__Provided data__.
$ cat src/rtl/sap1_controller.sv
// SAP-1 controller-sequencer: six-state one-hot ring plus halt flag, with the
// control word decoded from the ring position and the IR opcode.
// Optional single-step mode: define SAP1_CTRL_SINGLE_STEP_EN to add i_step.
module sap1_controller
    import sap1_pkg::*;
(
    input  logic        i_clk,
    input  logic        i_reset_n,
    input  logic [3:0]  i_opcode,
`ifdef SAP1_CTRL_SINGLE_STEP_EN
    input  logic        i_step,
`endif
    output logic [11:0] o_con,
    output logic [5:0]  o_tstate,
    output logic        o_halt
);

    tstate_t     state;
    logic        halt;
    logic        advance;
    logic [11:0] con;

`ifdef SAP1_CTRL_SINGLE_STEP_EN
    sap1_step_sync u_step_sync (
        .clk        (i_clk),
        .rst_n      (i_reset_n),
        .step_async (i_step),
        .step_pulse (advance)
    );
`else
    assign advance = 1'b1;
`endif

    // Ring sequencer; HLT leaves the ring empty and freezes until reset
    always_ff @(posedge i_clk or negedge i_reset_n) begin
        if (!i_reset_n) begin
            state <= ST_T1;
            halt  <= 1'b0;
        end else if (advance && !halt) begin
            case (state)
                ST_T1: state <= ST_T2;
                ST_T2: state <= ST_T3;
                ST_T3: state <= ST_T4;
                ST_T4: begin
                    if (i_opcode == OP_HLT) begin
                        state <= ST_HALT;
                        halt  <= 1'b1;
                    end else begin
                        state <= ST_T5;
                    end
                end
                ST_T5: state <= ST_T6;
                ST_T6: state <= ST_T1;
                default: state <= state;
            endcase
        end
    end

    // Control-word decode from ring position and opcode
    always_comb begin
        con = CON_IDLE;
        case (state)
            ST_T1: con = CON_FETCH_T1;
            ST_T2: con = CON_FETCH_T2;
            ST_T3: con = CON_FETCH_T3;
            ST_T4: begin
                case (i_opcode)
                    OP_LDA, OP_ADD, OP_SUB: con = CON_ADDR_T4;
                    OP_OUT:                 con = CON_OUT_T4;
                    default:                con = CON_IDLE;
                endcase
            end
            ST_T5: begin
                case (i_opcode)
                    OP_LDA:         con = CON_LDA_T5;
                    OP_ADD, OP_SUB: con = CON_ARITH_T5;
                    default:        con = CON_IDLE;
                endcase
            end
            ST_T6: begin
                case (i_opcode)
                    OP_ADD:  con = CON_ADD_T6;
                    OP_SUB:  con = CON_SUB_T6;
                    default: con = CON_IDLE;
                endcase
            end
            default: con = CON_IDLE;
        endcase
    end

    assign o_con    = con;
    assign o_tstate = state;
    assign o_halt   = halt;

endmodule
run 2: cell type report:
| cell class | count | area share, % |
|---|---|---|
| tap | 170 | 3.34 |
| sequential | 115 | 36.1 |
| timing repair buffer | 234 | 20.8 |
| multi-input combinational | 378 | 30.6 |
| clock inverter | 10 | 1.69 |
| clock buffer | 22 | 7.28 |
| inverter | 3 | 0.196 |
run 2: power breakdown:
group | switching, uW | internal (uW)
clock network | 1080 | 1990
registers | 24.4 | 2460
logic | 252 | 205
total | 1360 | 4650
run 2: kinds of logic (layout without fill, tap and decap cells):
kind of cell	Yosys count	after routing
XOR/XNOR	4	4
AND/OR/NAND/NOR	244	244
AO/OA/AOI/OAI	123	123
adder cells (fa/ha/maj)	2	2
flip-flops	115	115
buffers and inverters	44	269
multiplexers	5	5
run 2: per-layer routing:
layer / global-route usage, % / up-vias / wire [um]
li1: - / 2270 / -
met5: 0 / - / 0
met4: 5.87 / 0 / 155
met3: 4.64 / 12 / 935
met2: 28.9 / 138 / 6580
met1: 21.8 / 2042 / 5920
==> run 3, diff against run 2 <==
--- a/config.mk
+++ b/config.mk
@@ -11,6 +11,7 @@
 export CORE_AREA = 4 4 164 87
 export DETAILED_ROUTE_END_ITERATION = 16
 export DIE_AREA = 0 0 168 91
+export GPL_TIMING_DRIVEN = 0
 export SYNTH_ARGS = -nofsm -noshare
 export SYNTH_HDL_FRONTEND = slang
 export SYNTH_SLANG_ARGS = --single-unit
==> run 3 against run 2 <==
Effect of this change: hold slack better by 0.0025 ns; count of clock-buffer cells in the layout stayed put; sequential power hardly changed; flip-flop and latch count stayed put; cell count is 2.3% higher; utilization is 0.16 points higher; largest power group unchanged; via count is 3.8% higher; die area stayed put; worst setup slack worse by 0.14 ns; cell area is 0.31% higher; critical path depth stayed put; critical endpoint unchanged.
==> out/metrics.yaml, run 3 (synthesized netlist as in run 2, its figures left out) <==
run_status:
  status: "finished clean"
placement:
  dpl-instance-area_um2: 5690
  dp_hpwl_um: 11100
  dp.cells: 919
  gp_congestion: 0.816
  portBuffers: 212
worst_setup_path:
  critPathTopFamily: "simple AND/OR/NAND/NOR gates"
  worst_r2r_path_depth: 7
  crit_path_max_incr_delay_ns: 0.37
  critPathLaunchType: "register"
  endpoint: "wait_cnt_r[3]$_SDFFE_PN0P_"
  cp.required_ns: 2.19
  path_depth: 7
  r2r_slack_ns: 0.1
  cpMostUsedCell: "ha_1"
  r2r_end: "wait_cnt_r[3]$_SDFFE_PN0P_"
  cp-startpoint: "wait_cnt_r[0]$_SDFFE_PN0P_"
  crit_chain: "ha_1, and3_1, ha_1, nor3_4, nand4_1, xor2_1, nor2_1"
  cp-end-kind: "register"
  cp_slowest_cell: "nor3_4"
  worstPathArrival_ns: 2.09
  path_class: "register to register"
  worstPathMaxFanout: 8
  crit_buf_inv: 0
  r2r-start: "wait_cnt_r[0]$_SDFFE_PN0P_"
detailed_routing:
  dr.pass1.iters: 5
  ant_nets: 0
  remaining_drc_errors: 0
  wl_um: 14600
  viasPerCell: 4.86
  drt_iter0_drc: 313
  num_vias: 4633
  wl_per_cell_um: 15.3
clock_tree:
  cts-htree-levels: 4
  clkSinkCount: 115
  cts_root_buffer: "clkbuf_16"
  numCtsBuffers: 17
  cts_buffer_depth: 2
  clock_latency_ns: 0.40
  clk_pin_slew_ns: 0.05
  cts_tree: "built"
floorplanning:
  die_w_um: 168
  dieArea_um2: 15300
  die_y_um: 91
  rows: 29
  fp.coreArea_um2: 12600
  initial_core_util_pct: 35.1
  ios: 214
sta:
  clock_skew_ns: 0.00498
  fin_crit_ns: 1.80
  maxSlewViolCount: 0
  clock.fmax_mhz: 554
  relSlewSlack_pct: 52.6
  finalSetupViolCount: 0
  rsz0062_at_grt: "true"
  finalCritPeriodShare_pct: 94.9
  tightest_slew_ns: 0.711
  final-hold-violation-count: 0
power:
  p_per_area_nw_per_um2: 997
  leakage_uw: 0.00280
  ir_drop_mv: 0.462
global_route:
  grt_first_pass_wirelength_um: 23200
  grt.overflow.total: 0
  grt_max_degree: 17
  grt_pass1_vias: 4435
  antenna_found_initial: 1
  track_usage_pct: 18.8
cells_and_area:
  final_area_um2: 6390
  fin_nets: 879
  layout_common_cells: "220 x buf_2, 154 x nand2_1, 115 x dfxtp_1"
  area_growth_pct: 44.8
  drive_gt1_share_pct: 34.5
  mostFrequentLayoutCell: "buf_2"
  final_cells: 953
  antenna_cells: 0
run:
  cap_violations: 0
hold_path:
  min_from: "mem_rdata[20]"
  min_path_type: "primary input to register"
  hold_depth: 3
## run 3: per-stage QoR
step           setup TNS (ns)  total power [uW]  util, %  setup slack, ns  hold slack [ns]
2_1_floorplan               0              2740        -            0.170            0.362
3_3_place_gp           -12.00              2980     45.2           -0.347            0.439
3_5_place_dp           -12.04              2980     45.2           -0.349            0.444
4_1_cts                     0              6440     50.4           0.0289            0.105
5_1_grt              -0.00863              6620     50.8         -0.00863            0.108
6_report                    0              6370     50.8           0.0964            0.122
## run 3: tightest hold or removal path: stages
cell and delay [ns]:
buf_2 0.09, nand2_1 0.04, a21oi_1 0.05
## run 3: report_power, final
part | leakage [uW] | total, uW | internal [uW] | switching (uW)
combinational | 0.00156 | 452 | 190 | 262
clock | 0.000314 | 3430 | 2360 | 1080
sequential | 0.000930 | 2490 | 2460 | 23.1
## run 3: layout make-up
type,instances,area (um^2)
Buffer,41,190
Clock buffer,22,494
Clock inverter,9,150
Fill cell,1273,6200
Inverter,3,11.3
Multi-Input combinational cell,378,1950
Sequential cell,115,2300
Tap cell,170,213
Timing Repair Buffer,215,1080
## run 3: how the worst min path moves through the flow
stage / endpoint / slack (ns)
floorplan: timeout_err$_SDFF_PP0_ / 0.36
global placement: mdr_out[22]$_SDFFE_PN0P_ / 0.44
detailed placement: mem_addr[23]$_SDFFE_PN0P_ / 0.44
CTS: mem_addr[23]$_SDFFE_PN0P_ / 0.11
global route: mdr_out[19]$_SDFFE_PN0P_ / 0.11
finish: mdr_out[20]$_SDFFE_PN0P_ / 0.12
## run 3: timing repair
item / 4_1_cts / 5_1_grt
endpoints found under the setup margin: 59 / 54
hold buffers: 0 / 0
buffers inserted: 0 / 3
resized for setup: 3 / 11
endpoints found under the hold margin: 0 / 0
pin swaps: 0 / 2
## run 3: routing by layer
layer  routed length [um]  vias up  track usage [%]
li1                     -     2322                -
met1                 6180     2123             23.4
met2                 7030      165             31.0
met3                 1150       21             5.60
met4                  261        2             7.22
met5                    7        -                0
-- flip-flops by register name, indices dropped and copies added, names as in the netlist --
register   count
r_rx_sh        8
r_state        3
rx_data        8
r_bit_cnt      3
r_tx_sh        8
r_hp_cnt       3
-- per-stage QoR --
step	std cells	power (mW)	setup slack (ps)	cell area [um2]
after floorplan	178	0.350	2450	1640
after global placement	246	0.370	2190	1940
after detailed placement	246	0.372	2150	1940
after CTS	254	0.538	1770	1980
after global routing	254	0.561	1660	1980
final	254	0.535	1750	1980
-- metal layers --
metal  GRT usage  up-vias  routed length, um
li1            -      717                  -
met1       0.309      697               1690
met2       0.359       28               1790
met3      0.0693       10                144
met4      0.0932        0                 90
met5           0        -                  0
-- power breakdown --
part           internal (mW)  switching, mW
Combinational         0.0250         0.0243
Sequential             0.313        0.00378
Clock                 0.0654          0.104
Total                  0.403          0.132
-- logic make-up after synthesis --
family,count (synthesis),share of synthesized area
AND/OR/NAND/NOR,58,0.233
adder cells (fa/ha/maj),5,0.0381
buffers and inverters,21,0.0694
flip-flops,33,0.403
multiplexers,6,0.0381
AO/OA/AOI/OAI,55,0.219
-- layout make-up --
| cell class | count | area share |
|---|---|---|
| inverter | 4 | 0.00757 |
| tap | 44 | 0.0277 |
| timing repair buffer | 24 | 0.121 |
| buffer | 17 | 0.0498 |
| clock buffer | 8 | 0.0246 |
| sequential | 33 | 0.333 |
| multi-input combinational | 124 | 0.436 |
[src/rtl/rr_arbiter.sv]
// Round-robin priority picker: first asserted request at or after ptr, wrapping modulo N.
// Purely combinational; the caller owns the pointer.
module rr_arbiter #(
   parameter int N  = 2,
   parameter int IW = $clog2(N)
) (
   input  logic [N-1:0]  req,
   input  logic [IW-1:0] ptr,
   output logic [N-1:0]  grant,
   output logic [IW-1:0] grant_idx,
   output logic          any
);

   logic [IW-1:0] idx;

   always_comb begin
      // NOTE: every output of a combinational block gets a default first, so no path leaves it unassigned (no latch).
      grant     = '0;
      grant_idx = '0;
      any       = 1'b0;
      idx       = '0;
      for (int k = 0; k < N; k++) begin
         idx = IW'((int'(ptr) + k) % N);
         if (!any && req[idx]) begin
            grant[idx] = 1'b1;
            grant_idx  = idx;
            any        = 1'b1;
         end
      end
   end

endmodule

__Task to carry out__.
What you return should be exactly the lines above, starting at the one with "run 2: cell" and ending at the one with "10 | 1.69 |", and nothing else.

__Solution for this task__.
run 2: cell type report:
| cell class | count | area share, % |
|---|---|---|
| tap | 170 | 3.34 |
| sequential | 115 | 36.1 |
| timing repair buffer | 234 | 20.8 |
| multi-input combinational | 378 | 30.6 |
| clock inverter | 10 | 1.69 |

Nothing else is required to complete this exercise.